■ Problem to work on:
Would you transcribe the data word for word?

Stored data
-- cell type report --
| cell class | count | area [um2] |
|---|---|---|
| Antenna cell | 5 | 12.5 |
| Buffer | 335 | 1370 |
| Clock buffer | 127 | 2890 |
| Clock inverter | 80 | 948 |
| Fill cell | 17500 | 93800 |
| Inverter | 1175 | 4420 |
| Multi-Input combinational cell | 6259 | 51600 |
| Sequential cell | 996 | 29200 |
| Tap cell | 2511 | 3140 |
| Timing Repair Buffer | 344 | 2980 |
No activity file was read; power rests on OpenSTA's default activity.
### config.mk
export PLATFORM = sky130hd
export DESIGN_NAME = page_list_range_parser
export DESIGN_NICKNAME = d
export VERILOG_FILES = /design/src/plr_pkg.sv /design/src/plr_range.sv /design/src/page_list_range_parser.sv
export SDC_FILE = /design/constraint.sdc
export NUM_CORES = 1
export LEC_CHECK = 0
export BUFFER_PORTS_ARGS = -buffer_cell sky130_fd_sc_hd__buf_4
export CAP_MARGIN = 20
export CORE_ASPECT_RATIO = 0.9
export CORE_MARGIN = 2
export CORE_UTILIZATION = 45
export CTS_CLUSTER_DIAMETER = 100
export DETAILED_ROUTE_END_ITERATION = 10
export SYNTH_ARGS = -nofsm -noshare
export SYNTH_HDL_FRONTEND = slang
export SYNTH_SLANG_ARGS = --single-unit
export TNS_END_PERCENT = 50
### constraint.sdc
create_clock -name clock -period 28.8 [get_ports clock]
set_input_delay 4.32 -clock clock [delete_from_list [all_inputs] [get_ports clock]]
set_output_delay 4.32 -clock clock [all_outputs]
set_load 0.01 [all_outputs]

■ Written answer:
-- cell type report --
| cell class | count | area [um2] |
|---|---|---|
| Antenna cell | 5 | 12.5 |
| Buffer | 335 | 1370 |
| Clock buffer | 127 | 2890 |
| Clock inverter | 80 | 948 |
| Fill cell | 17500 | 93800 |
| Inverter | 1175 | 4420 |
| Multi-Input combinational cell | 6259 | 51600 |
| Sequential cell | 996 | 29200 |
| Tap cell | 2511 | 3140 |
| Timing Repair Buffer | 344 | 2980 |
No activity file was read; power rests on OpenSTA's default activity.
### config.mk
export PLATFORM = sky130hd
export DESIGN_NAME = page_list_range_parser
export DESIGN_NICKNAME = d
export VERILOG_FILES = /design/src/plr_pkg.sv /design/src/plr_range.sv /design/src/page_list_range_parser.sv
export SDC_FILE = /design/constraint.sdc
export NUM_CORES = 1
export LEC_CHECK = 0
export BUFFER_PORTS_ARGS = -buffer_cell sky130_fd_sc_hd__buf_4
export CAP_MARGIN = 20
export CORE_ASPECT_RATIO = 0.9
export CORE_MARGIN = 2
export CORE_UTILIZATION = 45
export CTS_CLUSTER_DIAMETER = 100
export DETAILED_ROUTE_END_ITERATION = 10
export SYNTH_ARGS = -nofsm -noshare
export SYNTH_HDL_FRONTEND = slang
export SYNTH_SLANG_ARGS = --single-unit
export TNS_END_PERCENT = 50
### constraint.sdc
create_clock -name clock -period 28.8 [get_ports clock]
set_input_delay 4.32 -clock clock [delete_from_list [all_inputs] [get_ports clock]]
set_output_delay 4.32 -clock clock [all_outputs]
set_load 0.01 [all_outputs]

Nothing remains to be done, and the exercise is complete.